DATA FOR ANALYSIS Block Start

File: src/rtl/silo_pkg.sv
package silo_pkg;
  typedef enum logic [1:0] {
    LD_NONE = 2'd0,
    LD_STAT = 2'd1,
    LD_HDR  = 2'd2
  } ld_sel_e;
endpackage

File: src/rtl/silo_load_ctl.sv
module silo_load_ctl
  import silo_pkg::*;
(
  input  logic    stat_load_i,
  input  logic    hdr_load_i,
  output ld_sel_e ld_sel_o
);
  // status fill outranks header fill
  always_comb begin
    if (stat_load_i)     ld_sel_o = LD_STAT;
    else if (hdr_load_i) ld_sel_o = LD_HDR;
    else                 ld_sel_o = LD_NONE;
  end
endmodule

File: src/rtl/silo_fill.sv
module silo_fill
  import silo_pkg::*;
#(
  parameter int DEPTH   = 3,
  parameter int ENTRY_W = 16,
  parameter int SECT_W  = 6,
  localparam int TRK_W  = ENTRY_W - SECT_W
) (
  input  ld_sel_e                        ld_sel_i,
  input  logic [ENTRY_W-1:0]             stat_word_i,
  input  logic [TRK_W-1:0]               hdr_track_i,
  input  logic [SECT_W-1:0]              hdr_sector_i,
  output logic [DEPTH-1:0][ENTRY_W-1:0]  fill_o
);
  logic [ENTRY_W-1:0] hdr_word;
  assign hdr_word = {hdr_track_i, hdr_sector_i};

  for (genvar g = 0; g < DEPTH; g++) begin : g_fill
    if (g == 0) begin : g_head
      assign fill_o[g] = (ld_sel_i == LD_STAT) ? stat_word_i : hdr_word;
    end else begin : g_rest
      assign fill_o[g] = (ld_sel_i == LD_STAT) ? stat_word_i : '0;
    end
  end
endmodule

File: src/rtl/silo_side_ptr.sv
module silo_side_ptr (
  input  logic clk_i,
  input  logic rst_ni,
  input  logic clr_i,
  input  logic step_i,
  output logic side_o
);
  always_ff @(posedge clk_i or negedge rst_ni) begin
    if (!rst_ni)     side_o <= 1'b0;
    else if (clr_i)  side_o <= 1'b0;
    else if (step_i) side_o <= ~side_o;
  end
endmodule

DATA FOR ANALYSIS Block End

### PROMPT
Retype exactly, please, each line from the line that contains "File: src/rtl/silo_side_ptr.sv" through the last line of the entries above, with nothing added.

### RESULT OF THIS EXERCISE
File: src/rtl/silo_side_ptr.sv
module silo_side_ptr (
  input  logic clk_i,
  input  logic rst_ni,
  input  logic clr_i,
  input  logic step_i,
  output logic side_o
);
  always_ff @(posedge clk_i or negedge rst_ni) begin
    if (!rst_ni)     side_o <= 1'b0;
    else if (clr_i)  side_o <= 1'b0;
    else if (step_i) side_o <= ~side_o;
  end
endmodule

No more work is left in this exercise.